>>>

Source: an optimization exercise on an open RTL-to-GDS flow (aim: small area, a short achievable clock period and few clock cycles per item). Production flows keep margins and buffers that such runs may drop. Function was checked by simulation only, so behaviour that the tests miss may differ from the original.

lane 1:
## mac_acc_unit
module mac_acc_unit (
  input               io_ina_valid,
  output              io_ina_ready,
  input      [31:0]   io_ina_payload,
  input               io_inb_valid,
  output              io_inb_ready,
  input      [31:0]   io_inb_payload,
  output              io_out_valid,
  input               io_out_ready,
  output     [31:0]   io_out_payload,
  input               io_acc_enable,
  input      [15:0]   io_par_acc_cnt,
  input               clk,
  input               reset
);
  reg         a_v, b_v;
  reg  [31:0] a_r, b_r;
  reg         m_v;
  reg         m_s;
  reg  [9:0]  m_e;
  reg  [25:0] m_ph;
  reg         m_pl, m_cn, m_ci, m_cz;
  reg         q_v;
  reg  [9:0]  q_d;         
  reg         q_ge, q_lt;  
  reg  [31:0] q_r;
  reg         q_z, q_i, q_n;
  reg         s_s;
  reg  [30:0] s_r;
  reg         s_z, s_i, s_n;
  reg         emp;         
  reg         js;          
  reg         acc_rdy;     
  reg         lastf;       
  reg         donef;       
  reg  [15:0] cnt;         
  reg         o_v;
  reg  [31:0] o_r;
  wire consume  = q_v & acc_rdy;
  wire q_adv    = m_v & (~q_v | acc_rdy);
  wire ab_adv   = a_v & b_v & (~m_v | ~q_v | acc_rdy);
  assign io_ina_ready = ~a_v | ab_adv;
  assign io_inb_ready = ~b_v | ab_adv;
  wire start    = ~js & io_acc_enable & ~o_v;
  ...
Size in the first run: about 250 flip-flops.
export LEC_CHECK = 0
export CAP_MARGIN = 20
export CORE_MARGIN = 2
export CORE_UTILIZATION = 45
export PLACE_DENSITY = 0.6
export SETUP_SLACK_MARGIN = 5
export SLEW_MARGIN = 20
export TNS_END_PERCENT = 0
create_clock -name core_clock -period 15.0 [get_ports {clk}]
standard.sh (not shown) runs the stock make flow with config.mk's settings and CLKGATE_MAP_FILE= SYNTH_SCRIPT=/design/flow/synth_recipe.tcl, a recipe that flattens the netlist after the stock synthesis.
==> flow/flow/run.sh <==
#!/bin/bash
set -euo pipefail
bash standard.sh synth > synth.log 2>&1
bash standard.sh SETUP_SLACK_MARGIN=9 finish > layout.log 2>&1
Testbench counts of lane 1, summed over its fixed seeds: cycles 21,435, items 20,434.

<<<

**ASSIGNED TASK:**
From the first line to the last, copy the records exactly as they appear above.

**SOLVED PROBLEM:**
Source: an optimization exercise on an open RTL-to-GDS flow (aim: small area, a short achievable clock period and few clock cycles per item). Production flows keep margins and buffers that such runs may drop. Function was checked by simulation only, so behaviour that the tests miss may differ from the original.

lane 1:
## mac_acc_unit
module mac_acc_unit (
  input               io_ina_valid,
  output              io_ina_ready,
  input      [31:0]   io_ina_payload,
  input               io_inb_valid,
  output              io_inb_ready,
  input      [31:0]   io_inb_payload,
  output              io_out_valid,
  input               io_out_ready,
  output     [31:0]   io_out_payload,
  input               io_acc_enable,
  input      [15:0]   io_par_acc_cnt,
  input               clk,
  input               reset
);
  reg         a_v, b_v;
  reg  [31:0] a_r, b_r;
  reg         m_v;
  reg         m_s;
  reg  [9:0]  m_e;
  reg  [25:0] m_ph;
  reg         m_pl, m_cn, m_ci, m_cz;
  reg         q_v;
  reg  [9:0]  q_d;         
  reg         q_ge, q_lt;  
  reg  [31:0] q_r;
  reg         q_z, q_i, q_n;
  reg         s_s;
  reg  [30:0] s_r;
  reg         s_z, s_i, s_n;
  reg         emp;         
  reg         js;          
  reg         acc_rdy;     
  reg         lastf;       
  reg         donef;       
  reg  [15:0] cnt;         
  reg         o_v;
  reg  [31:0] o_r;
  wire consume  = q_v & acc_rdy;
  wire q_adv    = m_v & (~q_v | acc_rdy);
  wire ab_adv   = a_v & b_v & (~m_v | ~q_v | acc_rdy);
  assign io_ina_ready = ~a_v | ab_adv;
  assign io_inb_ready = ~b_v | ab_adv;
  wire start    = ~js & io_acc_enable & ~o_v;
  ...
Size in the first run: about 250 flip-flops.
export LEC_CHECK = 0
export CAP_MARGIN = 20
export CORE_MARGIN = 2
export CORE_UTILIZATION = 45
export PLACE_DENSITY = 0.6
export SETUP_SLACK_MARGIN = 5
export SLEW_MARGIN = 20
export TNS_END_PERCENT = 0
create_clock -name core_clock -period 15.0 [get_ports {clk}]
standard.sh (not shown) runs the stock make flow with config.mk's settings and CLKGATE_MAP_FILE= SYNTH_SCRIPT=/design/flow/synth_recipe.tcl, a recipe that flattens the netlist after the stock synthesis.
==> flow/flow/run.sh <==
#!/bin/bash
set -euo pipefail
bash standard.sh synth > synth.log 2>&1
bash standard.sh SETUP_SLACK_MARGIN=9 finish > layout.log 2>&1
Testbench counts of lane 1, summed over its fixed seeds: cycles 21,435, items 20,434.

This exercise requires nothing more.